# Perpendicular lines

*This problem follows on from Parallel Lines*

Alter the positions of the lines by moving the points.

Position the lines so that they are perpendicular to each other.

Try various arrangements.

What can you say about the equations of perpendicular lines?

You may want to take a look at Parallel Lines before attempting this problem.

Take a look at the interactivity below which allows you to move the vertices and make different squares.

The adjacent sides of a square are perpendicular to each other.

How would you describe going from one vertex to the next? And to the next? And to the next?...

We received correct solutions from Ash and
Lucy, two students at Tiffin Girls' School. Well done to you
both.

Ash sent us this correct solution:

For example:

Take a random gradient, say $\frac{4}{7}$

The negative reciprocal gradient will be $\frac{-7}{4}$

Make up two equations with these gradients, say

$y =\frac{4x}{7}$ and $y =\frac{-7x}{4}$

Draw them on a grid

You get perpendicular lines.

Lucy recorded how she worked through this
problem:

$y = x$ is perpendicular to $y = -x + 2$

$y = 2x$ is perpendicular to $y = -x/2$

$y = -3x$ is perpendicular to $y = x/3 $

$y = -2x$ is perpendicular to $y = x/2 $

I can see a pattern here: when the two gradients of perpendicular lines are multiplied together they give -1, and the y-intercept does not affect if the line is perpendicular or not.

I will now try to work out what the perpendicular line of some other lines will be using this formula:

$y = 7x - 3$:

Using my formula I predict that a line which is perpendicular to this line will be $y = -x/7 - 3$

When I tested the lines out, I found that the formula had worked.

$y = x/3 + 4$:

Using my formula I predict that a line which is perpendicular to this line will be $y = -3x + 4$

Having drawn out the lines I found that the formula worked and the lines were perpendicular.

$y = -7x/3 + 2$:

I predict that a line which is perpendicular to this line will be $y = 3x/7$

From drawing out these lines I can see that they are perpendicular.

### Why do this problem?

This resource allows students to explore the connections between straight lines on graphs and the equations that represent or define them - equations of the form $y = mx + c$.

### Possible approach

Take time to discuss how an equation represents a line by defining the set of points that lie along it. If this needs some reinforcement the related problem Parallel Lines might be a good place to start.

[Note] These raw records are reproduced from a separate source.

What follows belongs to an exercise in optimizing a design on an open flow for small area, a short achievable clock period and few clock cycles; a production flow would make more cautious choices.
RTL that was checked went through simulation tests only; none was proved equivalent to the original.
Power is estimated from default activity; no workload was simulated.

job 3020:
## csa20_core
module csa20_core (
    input  wire        clk,
    input  wire        rst,           
    output reg         mem_valid,
    output reg         mem_we,
    output reg  [10:0] mem_addr,
    output reg  [19:0] mem_wdata,
    input  wire        mem_ready,
    input  wire [19:0] mem_rdata,
    output wire        halted,
    output wire [1:0]  halt_code,     
    output wire [3:0]  mfr,
    output wire        cc_ov,
    output wire        cc_uf
);
    localparam [5:0] OP_LDR = 6'd1,  OP_STR = 6'd2,  OP_LDA = 6'd3,  OP_AMR = 6'd4,
                     OP_SMR = 6'd5,  OP_AIR = 6'd6,  OP_SIR = 6'd7,  OP_LDX = 6'd33,
                     OP_STX = 6'd34;
    localparam [11:0] BOOT_PC       = 12'd10;
    localparam [11:0] FAULT_ENTRY   = 12'd43;
    localparam [10:0] FAULT_PC_SAVE = 11'd4;
    reg s_f;         
    reg s_a1;        
    reg s_a2;        
    reg s_op;        
    reg s_h;         
    reg [11:0] pc;           
    reg [19:0] gpr [0:3];
    reg [12:0] ix  [1:3];
    reg [1:0]  mfr_r;        
    reg        ov_r, uf_r;
    reg [1:0]  hcode;
    reg        c_ldr, c_st, c_ldx, c_alu, c_sub, c_lda;
    reg        c_stx0;       
    reg        c_ldt0;       
    reg [3:0]  rsel;         
    reg [3:1]  xsel;         
    reg [3:1]  xsel_w;       
    reg        ind;
    reg [19:0] ea;           
    reg        flt;          
    reg        flt_op;       
  ...
Size in the first run: roughly 180 flip-flops, about 65 I/O pins, roughly 10000 um^2 of cells after synthesis.
==> flow/config.mk <==
export PLATFORM = sky130hd
export DESIGN_NAME = csa20_core
export DESIGN_NICKNAME = csa20_core
export VERILOG_FILES = /design/flow/design.v
export SDC_FILE = /design/flow/constraint.sdc
export NUM_CORES = 4
export LEC_CHECK = 0
export ABC_CLOCK_PERIOD_IN_PS = 3000
export CAP_MARGIN = 20
export CORE_MARGIN = 2
export CORE_UTILIZATION = 40
export SLEW_MARGIN = 20
==> flow/constraint.sdc <==
create_clock -name core_clock -period 10.0 [get_ports {clk}]
set_input_delay 2.0000 -clock core_clock [delete_from_list [all_inputs] [get_ports {clk}]]
set_output_delay 2.0000 -clock core_clock [all_outputs]
set_load 0.01 [all_outputs]
standard.sh (not shown) runs the stock make flow with config.mk's settings and CLKGATE_MAP_FILE= SYNTH_SCRIPT=/design/flow/synth_recipe.tcl, a recipe that flattens the netlist after the stock synthesis.
==> flow/flow/run.sh <==
#!/bin/bash
# The standard layout, with timing repair aiming at 6 ns of setup slack and
# plain buffers (not delay cells) on the ports.
set -euo pipefail
export SETUP_SLACK_MARGIN=6
export BUFFER_PORTS_ARGS="-buffer_cell sky130_fd_sc_hd__buf_4"
bash standard.sh SETUP_SLACK_MARGIN=6 "BUFFER_PORTS_ARGS=-buffer_cell sky130_fd_sc_hd__buf_4" finish > standard_flow.log 2>&1
Testbench counts of job 3020, summed over its fixed seeds: cycles 19,209.
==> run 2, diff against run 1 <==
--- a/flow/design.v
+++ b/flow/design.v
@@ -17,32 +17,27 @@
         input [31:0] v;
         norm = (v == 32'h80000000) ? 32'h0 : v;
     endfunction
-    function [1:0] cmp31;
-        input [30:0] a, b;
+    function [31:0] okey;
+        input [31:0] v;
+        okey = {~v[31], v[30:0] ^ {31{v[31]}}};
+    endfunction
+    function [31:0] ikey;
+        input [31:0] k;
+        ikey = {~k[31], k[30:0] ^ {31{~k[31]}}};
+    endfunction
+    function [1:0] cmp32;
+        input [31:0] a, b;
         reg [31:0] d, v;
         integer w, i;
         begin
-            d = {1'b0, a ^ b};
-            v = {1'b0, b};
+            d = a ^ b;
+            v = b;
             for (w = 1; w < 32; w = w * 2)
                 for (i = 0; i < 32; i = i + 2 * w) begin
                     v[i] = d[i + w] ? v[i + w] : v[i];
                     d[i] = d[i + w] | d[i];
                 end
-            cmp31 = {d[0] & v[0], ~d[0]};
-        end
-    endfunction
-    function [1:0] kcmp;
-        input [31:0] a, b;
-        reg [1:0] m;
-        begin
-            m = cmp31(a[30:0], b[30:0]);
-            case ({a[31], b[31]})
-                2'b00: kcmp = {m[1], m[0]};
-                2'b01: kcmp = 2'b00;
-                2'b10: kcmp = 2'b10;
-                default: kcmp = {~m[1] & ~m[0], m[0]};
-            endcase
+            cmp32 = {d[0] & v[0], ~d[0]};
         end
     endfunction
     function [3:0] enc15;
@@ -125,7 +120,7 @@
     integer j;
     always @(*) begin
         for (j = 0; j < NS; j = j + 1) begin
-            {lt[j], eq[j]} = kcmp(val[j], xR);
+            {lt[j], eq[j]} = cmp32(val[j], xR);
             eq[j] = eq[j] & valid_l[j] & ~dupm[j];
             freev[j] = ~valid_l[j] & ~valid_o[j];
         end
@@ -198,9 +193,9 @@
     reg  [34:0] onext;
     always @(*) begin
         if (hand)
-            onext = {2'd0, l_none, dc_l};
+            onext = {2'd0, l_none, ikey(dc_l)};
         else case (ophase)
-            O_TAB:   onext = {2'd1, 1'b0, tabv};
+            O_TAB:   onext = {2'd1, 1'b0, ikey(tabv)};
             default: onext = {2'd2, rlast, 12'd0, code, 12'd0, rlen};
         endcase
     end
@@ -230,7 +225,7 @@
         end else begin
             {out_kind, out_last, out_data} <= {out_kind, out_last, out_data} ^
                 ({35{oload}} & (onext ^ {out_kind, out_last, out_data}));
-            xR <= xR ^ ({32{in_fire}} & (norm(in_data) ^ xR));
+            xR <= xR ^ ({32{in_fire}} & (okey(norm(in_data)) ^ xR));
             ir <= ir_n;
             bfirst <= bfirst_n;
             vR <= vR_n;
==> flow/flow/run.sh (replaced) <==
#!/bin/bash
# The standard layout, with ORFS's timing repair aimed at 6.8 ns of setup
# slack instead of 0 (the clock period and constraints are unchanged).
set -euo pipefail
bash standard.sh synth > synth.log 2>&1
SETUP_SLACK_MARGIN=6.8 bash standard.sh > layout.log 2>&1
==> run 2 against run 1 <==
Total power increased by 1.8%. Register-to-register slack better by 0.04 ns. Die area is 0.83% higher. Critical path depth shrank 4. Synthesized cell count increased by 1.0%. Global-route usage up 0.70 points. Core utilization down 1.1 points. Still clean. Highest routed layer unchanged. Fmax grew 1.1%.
What follows belongs to an exercise in optimizing a design on an open flow for small area; a production flow would make more cautious choices.
Only simulation tests tie the RTL to the original design; equivalence was not proved.
The clock port is modelled as an ideal driver, which makes a skipped or thinned clock tree look cheaper than it is; a real chip needs a root buffer or a tree.
Power and IR drop assume default switching activity.

==> flow/design.v <==
module jtag_spi_bridge (
    input  wire tck,
    input  wire tdi,
    input  wire p_shift,
    input  wire p_ce,
    input  wire p_rstn,
    input  wire p_rti1,
    output wire tdo,
    input  wire miso,
    output wire cs_n,
    output wire mosi,
    output wire spi_oe,      
    output wire wp_n,
    output wire hold_n
);
    localparam W = 16;    
    localparam [31:0]  PAT = 32'hAAAA_AAAB;
    localparam [W-1:0] INV = PAT[W-1:0];
    reg selected;
    always @(posedge tck)
        selected <= p_rstn & (selected | p_rti1);
    wire selected_capture = selected & p_ce & ~p_shift;
    wire selected_shift   = selected & p_shift;
    reg          mode;
    reg  [W-1:0] q;                   
    wire [W-1:0] bits = q ^ INV;      
    reg          mosi_q;
    reg          csn_q;
    reg          tdo_q;
    wire nz   = |bits;
    wire xfer = mode & nz;
    wire sin  = tdi & (selected_shift | nz);
    reg [W-1:0] bits_next;
    always @(*) begin
        if (selected_capture)
            bits_next = {W{1'b0}};
        else if (xfer)
            bits_next = bits - 1'b1;
        else
            bits_next = {bits[W-2:0], sin};
    end
    always @(posedge tck) begin
        mode <= xfer | bits[W-2];
        q    <= bits_next ^ INV;
    end
    always @(posedge tck) begin
        mosi_q <= tdi;
        csn_q  <= ~xfer;
    end
    always @(negedge tck)
        tdo_q <= miso;
    assign spi_oe = selected;
    assign mosi   = mosi_q;
    assign cs_n   = csn_q;
    assign tdo    = tdo_q;
    assign wp_n   = 1'b1;
    assign hold_n = 1'b1;
endmodule
==> flow/config.mk <==
export PLATFORM = sky130hd
export DESIGN_NAME = jtag_spi_bridge
export DESIGN_NICKNAME = jtag_spi_bridge
export VERILOG_FILES = /design/flow/design.v
export SDC_FILE = /design/flow/constraint.sdc
export NUM_CORES = 4
export LEC_CHECK = 0
export CAP_MARGIN = 20
export CORE_AREA = 2 2 62 62
export CTS_BUF_LIST = sky130_fd_sc_hd__clkbuf_8
export CTS_CLUSTER_DIAMETER = 200
export CTS_CLUSTER_SIZE = 30
export DIE_AREA = 0 0 64 64
export PLACE_DENSITY = 0.9
export SLEW_MARGIN = 20
==> flow/constraint.sdc <==
create_clock -name core_clock -period 10.0 [get_ports {tck}]
set_input_delay 2.0000 -clock core_clock [delete_from_list [all_inputs] [get_ports {tck}]]
set_output_delay 2.0000 -clock core_clock [all_outputs]
set_load 0.01 [all_outputs]
standard.sh (not shown) runs the stock make flow with config.mk's settings and CLKGATE_MAP_FILE= SYNTH_SCRIPT=/design/flow/synth_recipe.tcl, a recipe that flattens the netlist after the stock synthesis.
==> flow/flow/run.sh <==
#!/bin/bash
# Own layout flow: the standard flow, with these changes to how the
# layout is made:
#  1. after the standard synthesis, the gates between the registers are
#     replaced by a hand-mapped netlist of the same design (flow/
#     hand_netlist.v, made by gen/gen_netlist.py); the registers keep the
#     names and cell types the standard synthesis gave them. If the
#     registers do not match, ABC re-maps the standard netlist for area
#     instead (flow/reopt.tcl);
#  2. the port buffers are the smallest buffer cell (buf_1);
#  3. the clock tree is one level of CLK_NBUF buffers driven by the clock
#     port (flow/post_cts.tcl).
# Each tool's output goes to a log file of its own in the work folder.
set -euo pipefail
WORK=$(pwd)
RES=$WORK/orfs/results/$FLOW_PLATFORM/jtag_spi_bridge/base
LIB=$FLOW_HOME/platforms/$FLOW_PLATFORM/lib/sky130_fd_sc_hd__tt_025C_1v80.lib

# 1. standard synthesis
bash standard.sh synth > "$WORK/log_1_synth_standard.log" 2>&1
cp "$RES/1_2_yosys.v" "$WORK/synth_standard.v"

# 2. the hand-mapped netlist, with the standard synthesis's register names
if python3 "$WORK/flow/place_ffs.py" "$WORK/flow/hand_netlist.v" "$WORK/synth_standard.v" \
     "$WORK/synth_new.v" > "$WORK/log_2_netlist.log" 2>&1; then
  echo "hand-mapped netlist" >> "$WORK/log_2_netlist.log"
else
  REOPT_LIB=$LIB REOPT_IN=$WORK/synth_standard.v REOPT_TOP=$FLOW_TOP \
  REOPT_STAT=$WORK/reopt_stat.txt REOPT_OUT=$WORK/synth_new.v \
    yosys -c "$WORK/flow/reopt.tcl" > "$WORK/log_2_reopt.log" 2>&1
fi
sleep 1
cp "$WORK/synth_new.v" "$RES/1_2_yosys.v"
touch "$RES/1_2_yosys.v"
rm -f "$RES/1_synth.odb" "$RES/1_synth.sdc"
bash standard.sh synth > "$WORK/log_3_synth_odb.log" 2>&1

# 3. the rest of the standard flow
export BUFFER_PORTS_ARGS="-buffer_cell sky130_fd_sc_hd__buf_1"
export POST_CTS_TCL="$WORK/flow/post_cts.tcl"
export FLOW_CLOCK_PORT=tck
export CLK_NBUF=1
export CLK_BUF=sky130_fd_sc_hd__clkbuf_16
export CTS_ARGS="-sink_clustering_enable -repair_clock_nets -dont_use_dummy_load -sink_clustering_size 30 -sink_clustering_max_diameter 200 -buf_list sky130_fd_sc_hd__clkbuf_8"
bash standard.sh > "$WORK/log_4_layout.log" 2>&1
test -f "$WORK/out/final.def"
==> flow/flow/post_cts.tcl <==
# After clock tree synthesis. A design this small needs no clock tree of
# several levels: every clock load (register clock pins and the clock
# inverter of the falling-edge register) is driven by one of CLK_NBUF
# buffers of type CLK_BUF, all driven directly by the clock port, with the
# loads split between them by position. Every register's clock then passes
# through exactly one buffer of the same type with about the same load.
set block [ord::get_db_block]
set db [ord::get_db]
set port_net [$block findNet $::env(FLOW_CLOCK_PORT)]
set nbuf $::env(CLK_NBUF)
set master [$db findMaster $::env(CLK_BUF)]

# collect the clock buffers CTS made and the loads they drive
set bufs {}
set frontier [list $port_net]
set loads {}
while { [llength $frontier] > 0 } {
  set net [lindex $frontier 0]
  set frontier [lrange $frontier 1 end]
  foreach it [$net getITerms] {
    if { ![$it isInputSignal] } { continue }
    set inst [$it getInst]
    if { [string match "*clkbuf*" [[$inst getMaster] getName]] } {
      lappend bufs $inst
      lappend frontier [[$inst findITerm X] getNet]
    } else {
      lappend loads $it
    }
  }
}
# remove them
foreach b $bufs {
  set out [[$b findITerm X] getNet]
  foreach it [$b getITerms] { if { [$it getNet] ne "NULL" } { $it disconnect } }
  odb::dbInst_destroy $b
  if { $out ne $port_net } { odb::dbNet_destroy $out }
}
foreach it $loads { if { [$it getNet] ne "NULL" } { $it disconnect } }

# order the loads by position (x, then y) and split them into nbuf groups
set keyed {}
foreach it $loads {
  set bb [[$it getInst] getBBox]
  lappend keyed [list [expr { ([$bb xMin] + [$bb xMax]) / 2 }] [expr { ([$bb yMin] + [$bb yMax]) / 2 }] $it]
}
set keyed [lsort -integer -index 0 $keyed]
set n [llength $keyed]
for { set g 0 } { $g < $nbuf } { incr g } {
  set lo [expr { ($g * $n) / $nbuf }]
  set hi [expr { (($g + 1) * $n) / $nbuf - 1 }]
  set buf [odb::dbInst_create $block $master "clkbuf_root_$g"]
  set net [odb::dbNet_create $block "clknet_root_$g"]
  $net setSigType CLOCK
  [$buf findITerm A] connect $port_net
  [$buf findITerm X] connect $net
  set sx 0; set sy 0
  foreach k [lrange $keyed $lo $hi] {
    [lindex $k 2] connect $net
    set sx [expr { $sx + [lindex $k 0] }]
    set sy [expr { $sy + [lindex $k 1] }]
  }
  set cnt [expr { $hi - $lo + 1 }]
  $buf setLocation [expr { $sx / $cnt }] [expr { $sy / $cnt }]
  $buf setPlacementStatus PLACED
  $buf setSourceType TIMING
}
global_connect
puts "post_cts: replaced [llength $bufs] clock buffers by $nbuf $::env(CLK_BUF) for $n loads"
detailed_placement
check_placement -verbose
estimate_parasitics -placement
report_clock_skew
Other scripts of this flow, unchanged in this note and not shown: flow/flow/hand_netlist.v, flow/flow/place_ffs.py, flow/flow/reopt.tcl
Edit:
--- a/flow/flow/run.sh
+++ b/flow/flow/run.sh
@@ -40,6 +40,6 @@
 export POST_CTS_TCL="$WORK/flow/post_cts.tcl"
 export FLOW_CLOCK_PORT=tck
-export CLK_NBUF=1
-export CLK_BUF=sky130_fd_sc_hd__clkbuf_16
+export CLK_NBUF=3
+export CLK_BUF=sky130_fd_sc_hd__clkbuf_4
 export CTS_ARGS="-sink_clustering_enable -repair_clock_nets -dont_use_dummy_load -sink_clustering_size 30 -sink_clustering_max_diameter 200 -buf_list sky130_fd_sc_hd__clkbuf_8"
 bash standard.sh > "$WORK/log_4_layout.log" 2>&1
The changed run passed the timing, design-rule and antenna checks.
Wire length climbs by 2.6%.
Final area stays flat.
Sequential power is about the same.
Die area does not change.
Via count climbs by 1.1%.
Register-to-register slack is about the same.
Cell count climbs by about 1.5%.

Show the interactivity, moving all four points to allow the group to see the freedoms the lines have. Draw attention to the equations of the lines showing beneath the graph.

Ask a student to move the lines so that they are perpendicular. Does everyone agree? How can we be sure? Can anyone set up a harder pair of perpendicular lines? Are they correct? Preliminary work looking at perpendicular lines is suggested in At Right Angles.

Ask students to work in pairs at computers, finding pairs of perpendicular lines and noting their equations. What do they notice about the equations of perpendicular lines? Encourage them to make and test their conjectures. Bring the class together to share insights and conclusions.

When they understand what is going on, ask them to set challenges for each other - either for their partner, or on the board for the whole group:

e.g. find three pairs of perpendicular lines which go through $(2,3)$, find perpendicular lines where one goes through $(-1,3)$ and the other through $(6,2)$...

### Key questions

What does perpendicular mean?

How do the equations of perpendicular lines relate to each other and why is that?

### Possible support

Concentrate on the work in Parallel Lines

When discussing perpendicularity, ask students to draw tilted squares on the interactivity in Square Coordinates, and/or to do some work drawing them on squared paper. This topic might also provide a good excuse to play the game Square It

### Possible extension

Ask students to suggest equations for sets of fourlines that define a rectangle/square/parallelogram, etc. This is described in the problem Enclosing Squares . It would be useful to have graph plotting software available.